LoginSignup
9
8

More than 5 years have passed since last update.

第18回Lucene/Solr勉強会 #SolrJP @Yahoo! JAPAN BASE6 発表資料 デモ構築手順

Last updated at Posted at 2016-06-10

第18回Lucene/Solr勉強会 #SolrJP @Yahoo! JAPAN BASE6 発表資料 デモ構築手順

第18回Lucene/Solr勉強会で、デモンストレーションに使った環境構築手順を記載します。
設定ファイルなどは、各環境に合わせて修正が必要になるかもしれませんが、参考にしていただければと思います。

ZooKeeper

Solr の Parallel SQL は SolrCloud 環境でのみ動作します。
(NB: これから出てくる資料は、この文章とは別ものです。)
$ cat config.mk
export PLATFORM = sky130hd
export DESIGN_NAME = secfilt_regbank
export DESIGN_NICKNAME = d
export VERILOG_FILES = /design/src/rtl/secfilt_pkg.sv /design/src/rtl/secfilt_lane.sv /design/src/rtl/secfilt_lut.sv /design/src/rtl/secfilt_irq.sv /design/src/rtl/secfilt_regbank.sv
export SDC_FILE = /design/constraint.sdc
export NUM_CORES = 1
export LEC_CHECK = 0
export BUFFER_PORTS_ARGS = -buffer_cell sky130_fd_sc_hd__buf_2
export CORE_UTILIZATION = 50
export DETAILED_ROUTE_END_ITERATION = 8
export MAX_ROUTING_LAYER = met4
export PLACE_DENSITY_LB_ADDON = 0.3
export RECOVER_POWER = 25
export SLEW_MARGIN = 20
export SYNTH_ARGS = -nofsm -noshare
export SYNTH_HDL_FRONTEND = slang
export SYNTH_SLANG_ARGS = --single-unit
$ cat constraint.sdc
create_clock -name clk -period 7.6 [get_ports clk]
set_input_delay 1.52 -clock clk [delete_from_list [all_inputs] [get_ports clk]]
set_output_delay 1.52 -clock clk [all_outputs]
set_load 0.01 [all_outputs]
$ cat src/rtl/secfilt_pkg.sv
// Package: register offsets, control bit positions and access size codes
// shared by the register bank, its submodules and its checker.
package secfilt_pkg;
    localparam logic [11:0] OFS_CTRL     = 12'h000;
    localparam logic [11:0] OFS_MAXIDX   = 12'h010;
    localparam logic [11:0] OFS_BLKCFG   = 12'h014;
    localparam logic [11:0] OFS_INDEX    = 12'h018;
    localparam logic [11:0] OFS_WINDOW   = 12'h01C;
    localparam logic [11:0] OFS_STAT     = 12'h020;
    localparam logic [11:0] OFS_CLR      = 12'h024;
    localparam logic [11:0] OFS_EN       = 12'h028;
    localparam logic [11:0] OFS_FADDR    = 12'h02C;
    localparam logic [11:0] OFS_FATTR    = 12'h030;
    localparam logic [11:0] OFS_SET      = 12'h034;
    localparam logic [11:0] OFS_NS_LIMIT = 12'hFD0;

    localparam int CTRL_RESP_BIT = 4;
    localparam int CTRL_STEP_BIT = 8;
    localparam int CTRL_LOCK_BIT = 31;
    localparam logic [31:0] CTRL_MASK  = 32'h8000_0110;
    localparam logic [31:0] CTRL_RESET = 32'h0000_0100;

    typedef enum logic [1:0] {
        SZ_BYTE = 2'd0,
        SZ_HALF = 2'd1,
        SZ_WORD = 2'd2
    } acc_size_e;
endpackage

$ cat src/rtl/secfilt_lane.sv
// Byte-lane helper: merges sub-word write data into a base word and
// extracts the addressed lanes of a read word, right-aligned.
// Assumes accesses are naturally aligned; size code 3 is taken as a word.
module secfilt_lane
    import secfilt_pkg::*;
(
    input  logic [1:0]  size,
    input  logic [1:0]  lane,
    input  logic [31:0] wdata,
    input  logic [31:0] base,
    input  logic [31:0] rword,
    output logic [31:0] merged,
    output logic [31:0] rext
);
    logic [4:0]  shamt;
    logic [31:0] lane_mask;
    logic [31:0] rshift;

    assign shamt = {lane, 3'b000};

    // Pick the lanes covered by this access.
    always_comb begin
        case (acc_size_e'(size))
            SZ_BYTE: lane_mask = 32'h0000_00FF << shamt;
            SZ_HALF: lane_mask = 32'h0000_FFFF << shamt;
            default: lane_mask = 32'hFFFF_FFFF;
        endcase
    end

    // Merge written lanes over the base word.
    assign merged = (base & ~lane_mask) | ((wdata << shamt) & lane_mask);

    // Right-align the addressed read lanes.
    assign rshift = rword >> shamt;
    always_comb begin
        case (acc_size_e'(size))
            SZ_BYTE: rext = {24'h0, rshift[7:0]};
            SZ_HALF: rext = {16'h0, rshift[15:0]};
            default: rext = rword;
        endcase
    end
endmodule

$ cat src/rtl/secfilt_lut.sv
// Lookup array with its index register. Holds LUT_WORDS 32-bit words,
// one bit per block; the index selects the window word, takes modulo
// writes and steps with wrap. Also looks up the bit of a fault address.
// Assumes idx_wr and step are never high together (decoded from one access).
module secfilt_lut #(
    parameter int LUT_WORDS = 4,
    parameter int BLK_LOG2  = 12,
    parameter int IDX_W     = 2
) (
    input  logic                   clk,
    input  logic                   rst_n,
    input  logic                   idx_wr,
    input  logic [31:0]            idx_wval,
    input  logic                   win_wr,
    input  logic [31:0]            win_wval,
    input  logic                   step,
    input  logic [31:0]            fault_addr,
    output logic [IDX_W-1:0]       cur_idx,
    output logic [31:0]            cur_word,
    output logic [LUT_WORDS*32-1:0] lut_flat,
    output logic                   fault_cfg
);
    localparam int NBITS  = LUT_WORDS * 32;
    localparam int FLAT_W = $clog2(NBITS);
    localparam logic [IDX_W-1:0] LAST_IDX = IDX_W'(LUT_WORDS - 1);

    logic [31:0] words [LUT_WORDS];
    logic [31:0] blk_num;

    // Lookup word storage, written through the window.
    always_ff @(posedge clk) begin
        if (!rst_n) begin
            for (int k = 0; k < LUT_WORDS; k++) words[k] <= '0;
        end else if (win_wr) begin
            words[cur_idx] <= win_wval;
        end
    end

    // Index register: modulo load or wrapping step.
    always_ff @(posedge clk) begin
        if (!rst_n) begin
            cur_idx <= '0;
        end else if (idx_wr) begin
            cur_idx <= IDX_W'(idx_wval % 32'(LUT_WORDS));
        end else if (step) begin
            cur_idx <= (cur_idx == LAST_IDX) ? '0 : cur_idx + IDX_W'(1);
        end
    end

    assign cur_word = words[cur_idx];

    // Flatten the array for the external filter.
    for (genvar g = 0; g < LUT_WORDS; g++) begin : g_flat
        assign lut_flat[g*32 +: 32] = words[g];
    end

    // Lookup bit of the block holding the fault address.
    assign blk_num   = fault_addr >> BLK_LOG2;
    assign fault_cfg = (blk_num < 32'(NBITS)) ? lut_flat[blk_num[FLAT_W-1:0]] : 1'b0;
endmodule

$ cat src/rtl/secfilt_irq.sv
// Interrupt status, enable and fault capture. Status is set by software
// or by the first fault seen while clear; fault registers hold until
// status is cleared. irq is the level AND of status and enable.
module secfilt_irq (
    input  logic        clk,
    input  logic        rst_n,
    input  logic        set_req,
    input  logic        clr_req,
    input  logic        en_wr,
    input  logic        en_wval,
    input  logic        flt_valid,
    input  logic [31:0] flt_addr,
    input  logic [15:0] flt_master,
    input  logic        flt_nonsec,
    input  logic        flt_cfg,
    output logic        stat_q,
    output logic        en_q,
    output logic [31:0] info1_q,
    output logic [31:0] info2_q,
    output logic        irq
);
    logic capture;

    assign capture = flt_valid && !stat_q;

    // Status bit update.
    always_ff @(posedge clk) begin
        if (!rst_n) stat_q <= 1'b0;
        else        stat_q <= (stat_q && !clr_req) || set_req || capture;
    end

    // Interrupt enable.
    always_ff @(posedge clk) begin
        if (!rst_n)     en_q <= 1'b1;
        else if (en_wr) en_q <= en_wval;
    end

    // Fault information capture on the first fault.
    always_ff @(posedge clk) begin
        if (!rst_n) begin
            info1_q <= '0;
            info2_q <= '0;
        end else if (capture) begin
            info1_q <= flt_addr;
            info2_q <= {14'h0, flt_cfg, flt_nonsec, flt_master};
        end
    end

    assign irq = stat_q & en_q;
endmodule

$ cat src/rtl/secfilt_regbank.sv
// Top: register bank of the block security filter. Decodes single-cycle
// register accesses (read data combinational, side effects at the edge),
// enforces secure-only access and lock, and holds the control word.
// Assumes one access per cycle and BLK_LOG2 >= 5.
module secfilt_regbank
    import secfilt_pkg::*;
#(
    parameter int LUT_WORDS = 4,
    parameter int BLK_LOG2  = 12
) (
    input  logic                    clk,
    input  logic                    rst_n,
    input  logic                    bus_valid,
    input  logic                    bus_write,
    input  logic [11:0]             bus_addr,
    input  logic [1:0]              bus_size,
    input  logic [31:0]             bus_wdata,
    input  logic                    bus_secure,
    output logic [31:0]             bus_rdata,
    input  logic                    flt_valid,
    input  logic [31:0]             flt_addr,
    input  logic [15:0]             flt_master,
    input  logic                    flt_nonsec,
    output logic [LUT_WORDS*32-1:0] blk_lut,
    output logic                    resp_err,
    output logic                    irq
);
    localparam int IDX_W = (LUT_WORDS > 1) ? $clog2(LUT_WORDS) : 1;
    localparam logic [31:0] MAXIDX_VAL = 32'(LUT_WORDS);
    localparam logic [31:0] BLKCFG_VAL = 32'(BLK_LOG2 - 5);

    logic [11:0]      ofs;
    logic             acc, wr, rd, full_word, locked;
    logic [31:0]      ctrl_q;
    logic [31:0]      base_word, wval, rword, rext;
    logic [IDX_W-1:0] cur_idx;
    logic [31:0]      cur_word;
    logic             fault_cfg;
    logic             stat_q, en_q;
    logic [31:0]      info1_q, info2_q;
    logic             idx_wr, win_wr, step, en_wr, set_req, clr_req;

    // Access qualification: secure only, below the limit offset.
    assign ofs       = {bus_addr[11:2], 2'b00};
    assign acc       = bus_valid && bus_secure && (bus_addr < OFS_NS_LIMIT);
    assign wr        = acc && bus_write;
    assign rd        = acc && !bus_write;
    assign full_word = bus_size[1];
    assign locked    = ctrl_q[CTRL_LOCK_BIT];

    // Base word for sub-word write merging; zero for fill registers.
    always_comb begin
        case (ofs)
            OFS_CTRL:   base_word = ctrl_q;
            OFS_INDEX:  base_word = 32'(cur_idx);
            OFS_WINDOW: base_word = cur_word;
            default:    base_word = '0;
        endcase
    end

    secfilt_lane i_lane (
        .size   (bus_size),
        .lane   (bus_addr[1:0]),
        .wdata  (bus_wdata),
        .base   (base_word),
        .rword  (rword),
        .merged (wval),
        .rext   (rext)
    );

    // Write strobes for the submodules.
    assign idx_wr  = wr && (ofs == OFS_INDEX);
    assign win_wr  = wr && (ofs == OFS_WINDOW) && !locked;
    assign en_wr   = wr && (ofs == OFS_EN) && !locked;
    assign set_req = wr && (ofs == OFS_SET) && wval[0];
    assign clr_req = wr && (ofs == OFS_CLR) && wval[0];
    assign step    = ctrl_q[CTRL_STEP_BIT] && full_word && (ofs == OFS_WINDOW)
                     && (rd || win_wr);

    // Control word, frozen by lock.
    always_ff @(posedge clk) begin
        if (!rst_n)
            ctrl_q <= CTRL_RESET;
        else if (wr && (ofs == OFS_CTRL) && !locked)
            ctrl_q <= wval & CTRL_MASK;
    end

    secfilt_lut #(
        .LUT_WORDS (LUT_WORDS),
        .BLK_LOG2  (BLK_LOG2),
        .IDX_W     (IDX_W)
    ) i_lut (
        .clk        (clk),
        .rst_n      (rst_n),
        .idx_wr     (idx_wr),
        .idx_wval   (wval),
        .win_wr     (win_wr),
        .win_wval   (wval),
        .step       (step),
        .fault_addr (flt_addr),
        .cur_idx    (cur_idx),
        .cur_word   (cur_word),
        .lut_flat   (blk_lut),
        .fault_cfg  (fault_cfg)
    );

    secfilt_irq i_irq (
        .clk        (clk),
        .rst_n      (rst_n),
        .set_req    (set_req),
        .clr_req    (clr_req),
        .en_wr      (en_wr),
        .en_wval    (wval[0]),
        .flt_valid  (flt_valid),
        .flt_addr   (flt_addr),
        .flt_master (flt_master),
        .flt_nonsec (flt_nonsec),
        .flt_cfg    (fault_cfg),
        .stat_q     (stat_q),
        .en_q       (en_q),
        .info1_q    (info1_q),
        .info2_q    (info2_q),
        .irq        (irq)
    );

    // Full-word read multiplexer.
    always_comb begin
        case (ofs)
            OFS_CTRL:   rword = ctrl_q;
            OFS_MAXIDX: rword = MAXIDX_VAL;
            OFS_BLKCFG: rword = BLKCFG_VAL;
            OFS_INDEX:  rword = 32'(cur_idx);
            OFS_WINDOW: rword = cur_word;
            OFS_STAT:   rword = {31'h0, stat_q};
            OFS_EN:     rword = {31'h0, en_q};
            OFS_FADDR:  rword = info1_q;
            OFS_FATTR:  rword = info2_q;
            default:    rword = '0;
        endcase
    end

    assign bus_rdata = rd ? rext : '0;
    assign resp_err  = ctrl_q[CTRL_RESP_BIT];
endmodule

-- After elaboration in Yosys (flattened, before gate mapping)
Memories as Yosys holds them, arrays and structs flattened. A register that Yosys moved wholly into a read port is not among the register bits.
Cells that the tools add are included.
- $add $sub $neg: 1
- $lt $le $gt $ge: 3
- equal/unequal tests: 12
- shift-type cells: 4
- multiplexer cells: 20
- bitwise gates (word level): 5
- reductions and logical operators: 31
- operators by type and width (operator ; count):
    one-hot mux 32 bit (9 select lines) ; 1
    one-hot mux 32 bit (2 select lines) ; 2
    one-hot mux 32 bit (3 select lines) ; 1
    AND 32 bit ; 2
    2-to-1 mux 32 bit ; 2
    == test 10 x 4 -> 1 bit (second input constant) ; 6
    == test 10 x 3 -> 1 bit (second input constant) ; 4
    inverter 32 bit ; 1
    bitwise OR 32 bit ; 1
    OR reduction 32 bit ; 1
    left shift 16 x 5 -> 32 bit (first input constant) ; 1
    left shift 32 x 5 -> 32 bit ; 1
    left shift 8 x 5 -> 32 bit (first input constant) ; 1
    >> shifter 32 x 5 -> 16 bit ; 1
    logical AND 1 bit ; 20
    < comparator 20 x 8 -> 1 bit (second input constant) ; 1
    zero test 12 bit ; 1
    < comparator 12 bit (second input constant) ; 1
    2-to-1 mux 2 bit ; 6
    < comparator 7 x 8 -> 1 bit (second input constant) ; 1
    binary-select mux 1 bit (select 7 bit) ; 1
    2-to-1 mux 1 bit ; 7
    zero test 1 bit ; 4
    logical OR 1 bit ; 3
    other kinds (6) ; 6
- flip-flop bits (word level): 57
- bits in writable memories: 128
- bits of input ports: 101
- output and inout bits: 162
- memories kept: 1
- memory list (memory ; depth ; width ; read ports ; clocked after Yosys merged registers in ; write ports ; RTL line ; RTL):
    i_lut.words ; 4 ; 32 ; 5 ; 1 ; 4 ; secfilt_lut.sv:27 ; logic [31:0] words [LUT_WORDS];

-- Depth between registers and ports, before layout
Gate-level depths: netlist (run 1).
- word-level depth: 11
- mapped depth: 9

-- Modules after synthesis
A second synthesis (run 1) with hierarchy kept.
- cell total of the unflattened synthesis: 1087
- area total of the unflattened synthesis: 11755.0 µm²
- by module, submodules not included (module ; times used ; cells an instance ; area each (µm²)):
    secfilt_lut ; 1 ; 462 ; 6914.1
    secfilt_irq ; 1 ; 241 ; 2044.5
    secfilt_lane ; 1 ; 202 ; 1498.9
    secfilt_regbank ; 1 ; 182 ; 1297.5

-- Worst setup path before layout (run 1)
Ideal clock, no wire load.
- kind: input-to-reg
- from: input bus_addr[3]
- to: memory i_lut.words[3][0] (enable)
- library setup time: 0.511 ns
- data arrival time: 5.472 ns
- setup slack: 1.618 ns
- stages: 4
- buffers on the path: 1
- cells stage by stage: buf_2 and4bb_2 nand3_1 o41ai_1
- RTL lines (item ; RTL line ; RTL):
    start, declared ; secfilt_regbank.sv:15 ; input logic [11:0] bus_addr,
    end, declared ; secfilt_lut.sv:27 ;

-- Worst setup path after layout (run 1)
- from: input bus_addr[2]
- to: output bus_rdata[0]
- longest elaborated chain between the ends: 5
- elaborated cells between the ends (all ways): 16
- RTL lines (item ; RTL line ; RTL):
    == test 10 x 4 -> 1 bit (tied with other cells) ; secfilt_regbank.sv:128 ; case (ofs)
    one-hot mux 32 bit (9 select lines) ; secfilt_regbank.sv:128 ;
    >> shifter 32 x 5 -> 16 bit ; secfilt_lane.sv:34 ; assign rshift = rword >> shamt;
    one-hot mux 32 bit (2 select lines) ; secfilt_lane.sv:36 ; case (acc_size_e'(size))
    2-to-1 mux 32 bit (*) ; secfilt_regbank.sv:142 ; assign bus_rdata = rd ? rext : '0;
    end, declared ; secfilt_regbank.sv:19 ; output logic [31:0] bus_rdata,
Every way passes the cells marked *; elsewhere a longest branch is shown, timed or not.

==> impl_metrics.prom, run 1 <==
# TYPE chip_impl_metric gauge
chip_impl_metric{name="worst-r2r-setup-slack",unit="ns"} 4.21
chip_impl_metric{name="detail_route.wirelength",unit="um"} 39300
chip_impl_metric{name="drive_gt1_frac",unit=""} 0.268
chip_impl_metric{name="routedWlPerCell",unit="um"} 25.4
chip_impl_metric{name="data_required_time_at_the_worst_endpoint",unit="ns"} 6.08
chip_impl_metric{name="tcrit_tclk_final",unit=""} 0.785
chip_impl_metric{name="setup-violations-final",unit=""} 0
chip_impl_metric{name="finalHoldViolations",unit=""} 0
chip_impl_metric{name="fin_nets",unit=""} 1361
chip_impl_metric{name="numCtsBuffers",unit=""} 17
chip_impl_metric{name="dp_hpwl",unit="um"} 29400
chip_impl_metric{name="cellLeakagePower",unit="nW"} 4.50
chip_impl_metric{name="antenna_found_initial",unit=""} 0
chip_impl_metric{name="clock_sinks",unit=""} 187
chip_impl_metric{name="core_area",unit="um2"} 21000
chip_impl_metric{name="report.final.slew_viol_count",unit=""} 51
chip_impl_metric{name="dp_cells",unit=""} 1514
chip_impl_metric{name="power_density_cells",unit="nW/um2"} 186
chip_impl_metric{name="global_route.overflow_total",unit=""} 0
chip_impl_info{name="critPathKind",value="primary input to primary output"} 1
chip_impl_metric{name="route.vias.total",unit=""} 10100
chip_impl_info{name="cts_tree",value="yes"} 1
chip_impl_metric{name="worst-slew-pin-transition",unit="ns"} 2.39
chip_impl_metric{name="vdd_drop_max",unit="V"} 0.000144
chip_impl_metric{name="grt_pass1_wl",unit="um"} 57500
chip_impl_metric{name="initial_core_util",unit=""} 0.508
chip_impl_info{name="postSynth.topFlopCell",value="edfxtp_1"} 1
chip_impl_metric{name="cp_data_arrival_time",unit="ns"} 4.45
chip_impl_metric{name="num_antenna_cells",unit=""} 0
chip_impl_metric{name="synth_largest_type_area_fraction",unit=""} 0.361
chip_impl_metric{name="cts_setup_buffers",unit=""} 0
chip_impl_info{name="worst_setup_path_end_kind",value="primary output"} 1
chip_impl_metric{name="max-slew-margin-rel",unit=""} -0.594
chip_impl_metric{name="grt_pass1_vias",unit=""} 9282
chip_impl_info{name="worstReg2RegStart",value="ctrl_q[31]"} 1
chip_impl_metric{name="cts.reportedPaths.clkPinSlew",unit="ns"} 0.07
chip_impl_metric{name="vias_per_cell",unit=""} 6.56
chip_impl_metric{name="grt_start_max_net_pins",unit=""} 65
chip_impl_metric{name="cts-htree-levels",unit=""} 4
chip_impl_metric{name="grt_use_total",unit=""} 0.369
chip_impl_metric{name="max_cap_violations",unit=""} 1
chip_impl_info{name="clock-root-buffer",value="clkbuf_16"} 1
chip_impl_metric{name="cell_area_placed",unit="um2"} 12100
chip_impl_info{name="cp-start-kind",value="primary input"} 1
chip_impl_metric{name="final.setup_skew",unit="ns"} 0.0104
chip_impl_metric{name="worst_skew_pair.late_latency",unit="ns"} 0.44
chip_impl_info{name="crit_reg_reg_endpoint",value="i_lut.words[1][25]"} 1
chip_impl_metric{name="area.growth.synth_to_final",unit="%"} 18.0
chip_impl_metric{name="achievable-frequency",unit="MHz"} 168
chip_impl_metric{name="yosysSeqAreaShare",unit=""} 0.472
chip_impl_metric{name="reg2regPathDepth",unit=""} 5
chip_impl_metric{name="chipWidth",unit="um"} 148
chip_impl_metric{name="mappedNetlistArea",unit="um2"} 10600
chip_impl_info{name="failed_checks",value="max-capacitance violations, max-slew violations"} 1
chip_impl_info{name="synth_area_leader_cell",value="edfxtp_1"} 1
chip_impl_metric{name="cts_max_path_buffers",unit=""} 2
chip_impl_metric{name="number_of_antenna_violating_nets_in_the_routed_design",unit=""} 0
chip_impl_metric{name="async_reset_ff_frac",unit=""} 0
chip_impl_info{name="min_path_type",value="flop to flop"} 1
chip_impl_metric{name="postLayoutCellArea",unit="um2"} 12600
chip_impl_info{name="hold_path_startpoint",value="i_irq.info1_q[26]"} 1
chip_impl_metric{name="number_of_stages_on_the_worst_hold_path",unit=""} 2
chip_impl_metric{name="synth_seq_cells",unit=""} 187
chip_impl_metric{name="post_synthesis_cell_count",unit=""} 1047
chip_impl_metric{name="netlist-cell-type-count",unit=""} 59
chip_impl_metric{name="row_count",unit=""} 53
chip_impl_metric{name="synth_warnings",unit=""} 0
chip_impl_metric{name="worst-path-max-fanout",unit=""} 18
chip_impl_metric{name="drt_iter0_drc",unit=""} 1351
chip_impl_metric{name="fin_cells",unit=""} 1547
chip_impl_metric{name="gp_congestion",unit=""} 1.01
chip_impl_info{name="rsz0062_at_grt",value="false"} 1
chip_impl_metric{name="fin_tns_setup",unit="ns"} 0
chip_impl_metric{name="synth-edff-count",unit=""} 128
chip_impl_metric{name="place.port_buffers",unit=""} 262
chip_impl_metric{name="floorplan.io_pins",unit=""} 263
chip_impl_metric{name="drc",unit=""} 0
chip_impl_metric{name="cts_hold_repair.buffers",unit=""} 0
chip_impl_metric{name="period_minus_slack",unit="ns"} 5.97
chip_impl_info{name="ys_top_cells_by_area",value="edfxtp_1, mux4_2, dfxtp_1, nor2_1, nand2_1"} 1
chip_impl_metric{name="post_cts.resized_instances",unit=""} 0
chip_impl_metric{name="syn-num-nets",unit=""} 1149
chip_impl_metric{name="syn_area_per_cell",unit="um2"} 10.2
chip_impl_metric{name="die_area",unit="um2"} 21900
chip_impl_metric{name="dieHeight",unit="um"} 148
chip_impl_metric{name="drt_pre_antenna_iters",unit=""} 5
chip_impl_info{name="status",value="complete, but fails checks"} 1
chip_impl_info{name="hold_path_end",value="i_irq.info1_q[26]"} 1
-- kinds of logic after synthesis --
group	share of synthesized area
AOI/OAI and AO/OA	0.136
adders and majority gates	0.00118
buffers and inverters	0.0375
DFF	0.472
muxes	0.160
and+or+nand+nor	0.193
-- synthesized netlist by cell type, types with 6 or more instances --
cell and number:
nand4_1 10, mux2i_1 39, a221oi_1 9, and2_1 10, o21ai_0 9, nor4_1 8, nor2_1 156, nor2b_1 19
and4_1 7, clkbuf_1 58, buf_2 19, a22oi_1 31, nand3_1 17, buf_1 6, a221o_1 8, a211oi_1 20
nor3_1 29, nand2_1 135, a31oi_1 16, edfxtp_1 128, a21oi_1 89, o221ai_1 11, nor2_2 29, inv_1 7
mux2_2 9, mux4_2 54, dfxtp_1 59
SolrCloud モードで Solr を起動するために ZooKeeper をインストールします。

# Install ZooKeeper.
$ mkdir -p ${HOME}/zookeeper
$ curl -L -o ${HOME}/zookeeper/zookeeper-3.4.6.tar.gz http://archive.apache.org/dist/zookeeper/zookeeper-3.4.6/zookeeper-3.4.6.tar.gz
$ tar -C ${HOME}/zookeeper -xf ${HOME}/zookeeper/zookeeper-3.4.6.tar.gz

# Download configuration files from GitHub.
$ curl -L -o ${HOME}/zookeeper/zookeeper-3.4.6/conf/zoo.cfg https://raw.githubusercontent.com/mosuka/the-18th-lucene-solr-meetup/master/zookeeper/conf/zoo.cfg
$ curl -L -o ${HOME}/zookeeper/zookeeper-3.4.6/conf/zookeeper-env.sh https://raw.githubusercontent.com/mosuka/the-18th-lucene-solr-meetup/master/zookeeper/conf/zookeeper-env.sh

# Start ZooKeeper.
$ ${HOME}/zookeeper/zookeeper-3.4.6/bin/zkServer.sh start

Solr

インストールした ZooKeeper を参照する、SolrCloud を起動します。

# Install Solr.
$ mkdir -p ${HOME}/solr
$ curl -L -o ${HOME}/solr/solr-6.1.0.tar.gz https://archive.apache.org/dist/lucene/solr/6.1.0/solr-6.1.0.tgz
$ tar -C ${HOME}/solr -xf ${HOME}/solr/solr-6.1.0.tar.gz

# Download configuration file for Enabling CORS from GitHub.
$ curl -L -o ${HOME}/solr/solr-6.1.0/server/etc/webdefault.xml https://raw.githubusercontent.com/mosuka/the-18th-lucene-solr-meetup/master/solr/server/etc/webdefault.xml

# Create a znode to ZooKeeper for SolrCloud.
$ ${HOME}/solr/solr-6.1.0/server/scripts/cloud-scripts/zkcli.sh -zkhost localhost:2181 -cmd makepath /solr

# Start Solr in SolrCloud mode.
$ ${HOME}/solr/solr-6.1.0/bin/solr start -h localhost -p 8983 -d ${HOME}/solr/solr-6.1.0/server -z localhost:2181/solr -m 1g -s ${HOME}/solr/solr-6.1.0/server/solr -a "-Dsolr.autoCommit.maxTime=30 -Dsolr.autoSoftCommit.maxTime=10"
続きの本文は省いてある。